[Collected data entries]
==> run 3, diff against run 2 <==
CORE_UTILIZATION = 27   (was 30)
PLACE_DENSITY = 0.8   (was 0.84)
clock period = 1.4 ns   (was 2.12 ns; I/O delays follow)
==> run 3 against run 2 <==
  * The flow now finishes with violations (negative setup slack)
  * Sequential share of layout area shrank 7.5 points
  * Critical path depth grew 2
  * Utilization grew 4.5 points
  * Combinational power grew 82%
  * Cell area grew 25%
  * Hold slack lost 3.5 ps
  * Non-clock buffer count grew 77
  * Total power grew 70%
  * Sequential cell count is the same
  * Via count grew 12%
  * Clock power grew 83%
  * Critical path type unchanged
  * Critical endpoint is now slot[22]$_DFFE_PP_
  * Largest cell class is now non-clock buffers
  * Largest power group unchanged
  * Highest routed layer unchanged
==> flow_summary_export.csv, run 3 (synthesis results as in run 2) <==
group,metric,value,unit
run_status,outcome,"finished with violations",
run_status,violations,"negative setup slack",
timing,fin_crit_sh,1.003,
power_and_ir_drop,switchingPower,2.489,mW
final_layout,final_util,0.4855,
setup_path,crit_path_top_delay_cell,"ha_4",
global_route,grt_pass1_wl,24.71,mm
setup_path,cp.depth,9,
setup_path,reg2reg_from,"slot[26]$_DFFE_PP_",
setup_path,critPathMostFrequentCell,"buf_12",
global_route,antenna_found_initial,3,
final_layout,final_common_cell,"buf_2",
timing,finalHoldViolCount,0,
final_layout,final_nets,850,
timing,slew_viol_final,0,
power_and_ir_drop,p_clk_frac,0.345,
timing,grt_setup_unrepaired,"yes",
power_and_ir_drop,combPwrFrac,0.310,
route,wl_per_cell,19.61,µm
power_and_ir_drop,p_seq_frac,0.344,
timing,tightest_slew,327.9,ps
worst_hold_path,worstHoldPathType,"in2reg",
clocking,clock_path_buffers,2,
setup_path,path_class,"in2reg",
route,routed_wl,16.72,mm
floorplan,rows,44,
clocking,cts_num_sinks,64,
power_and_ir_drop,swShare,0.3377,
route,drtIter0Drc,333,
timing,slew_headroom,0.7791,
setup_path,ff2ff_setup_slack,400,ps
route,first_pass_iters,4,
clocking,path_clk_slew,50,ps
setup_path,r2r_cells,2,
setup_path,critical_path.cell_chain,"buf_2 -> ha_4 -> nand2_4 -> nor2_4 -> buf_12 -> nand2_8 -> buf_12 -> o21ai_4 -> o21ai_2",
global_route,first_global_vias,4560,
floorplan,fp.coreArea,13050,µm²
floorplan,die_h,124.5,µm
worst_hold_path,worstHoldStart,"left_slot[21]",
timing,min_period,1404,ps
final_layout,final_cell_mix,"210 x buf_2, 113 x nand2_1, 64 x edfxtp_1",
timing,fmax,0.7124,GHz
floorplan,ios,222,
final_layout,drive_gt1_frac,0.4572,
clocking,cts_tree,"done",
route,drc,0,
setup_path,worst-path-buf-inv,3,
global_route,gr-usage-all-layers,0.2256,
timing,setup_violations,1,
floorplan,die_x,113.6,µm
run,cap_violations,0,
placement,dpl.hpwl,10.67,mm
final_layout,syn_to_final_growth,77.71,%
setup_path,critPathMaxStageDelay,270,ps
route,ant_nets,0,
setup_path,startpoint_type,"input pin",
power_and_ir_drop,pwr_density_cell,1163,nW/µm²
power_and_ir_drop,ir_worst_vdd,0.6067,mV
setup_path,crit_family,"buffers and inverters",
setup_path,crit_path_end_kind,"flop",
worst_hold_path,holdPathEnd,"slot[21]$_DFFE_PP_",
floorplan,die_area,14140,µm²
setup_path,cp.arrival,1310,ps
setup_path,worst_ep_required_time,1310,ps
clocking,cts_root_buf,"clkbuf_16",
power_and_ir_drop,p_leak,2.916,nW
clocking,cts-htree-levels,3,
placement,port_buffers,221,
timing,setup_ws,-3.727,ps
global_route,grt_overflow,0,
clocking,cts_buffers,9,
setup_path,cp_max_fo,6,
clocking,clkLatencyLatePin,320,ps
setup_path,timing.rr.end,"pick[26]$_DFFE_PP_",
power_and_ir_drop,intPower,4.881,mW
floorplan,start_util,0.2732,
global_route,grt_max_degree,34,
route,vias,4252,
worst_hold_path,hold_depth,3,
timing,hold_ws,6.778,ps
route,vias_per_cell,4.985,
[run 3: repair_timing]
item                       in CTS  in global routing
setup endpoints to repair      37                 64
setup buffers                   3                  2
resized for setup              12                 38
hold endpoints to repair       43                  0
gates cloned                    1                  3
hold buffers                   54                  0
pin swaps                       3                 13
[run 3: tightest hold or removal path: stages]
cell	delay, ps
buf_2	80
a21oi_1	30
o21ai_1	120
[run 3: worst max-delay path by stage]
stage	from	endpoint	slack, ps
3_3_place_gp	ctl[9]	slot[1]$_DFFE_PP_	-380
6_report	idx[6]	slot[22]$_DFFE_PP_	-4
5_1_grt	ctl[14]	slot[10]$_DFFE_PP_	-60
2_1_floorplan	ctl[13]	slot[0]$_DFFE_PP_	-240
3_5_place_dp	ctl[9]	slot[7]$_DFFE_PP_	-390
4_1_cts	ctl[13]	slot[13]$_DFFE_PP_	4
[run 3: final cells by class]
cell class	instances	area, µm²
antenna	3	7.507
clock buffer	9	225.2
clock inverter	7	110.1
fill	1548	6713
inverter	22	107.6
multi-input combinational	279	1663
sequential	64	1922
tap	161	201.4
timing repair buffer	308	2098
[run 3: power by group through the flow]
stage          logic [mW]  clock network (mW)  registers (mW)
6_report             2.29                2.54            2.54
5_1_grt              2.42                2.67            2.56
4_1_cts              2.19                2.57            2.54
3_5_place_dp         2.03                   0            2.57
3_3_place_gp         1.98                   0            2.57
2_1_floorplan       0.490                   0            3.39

◆ Directions for this task
In the entries above, find the line holding "area grew 25%" and the line holding "power_and_ir_drop,switchingPower,2.489,mW"; print both of them and every line between, exactly, and nothing else.

◆ Output for this task
  * Cell area grew 25%
  * Hold slack lost 3.5 ps
  * Non-clock buffer count grew 77
  * Total power grew 70%
  * Sequential cell count is the same
  * Via count grew 12%
  * Clock power grew 83%
  * Critical path type unchanged
  * Critical endpoint is now slot[22]$_DFFE_PP_
  * Largest cell class is now non-clock buffers
  * Largest power group unchanged
  * Highest routed layer unchanged
==> flow_summary_export.csv, run 3 (synthesis results as in run 2) <==
group,metric,value,unit
run_status,outcome,"finished with violations",
run_status,violations,"negative setup slack",
timing,fin_crit_sh,1.003,
power_and_ir_drop,switchingPower,2.489,mW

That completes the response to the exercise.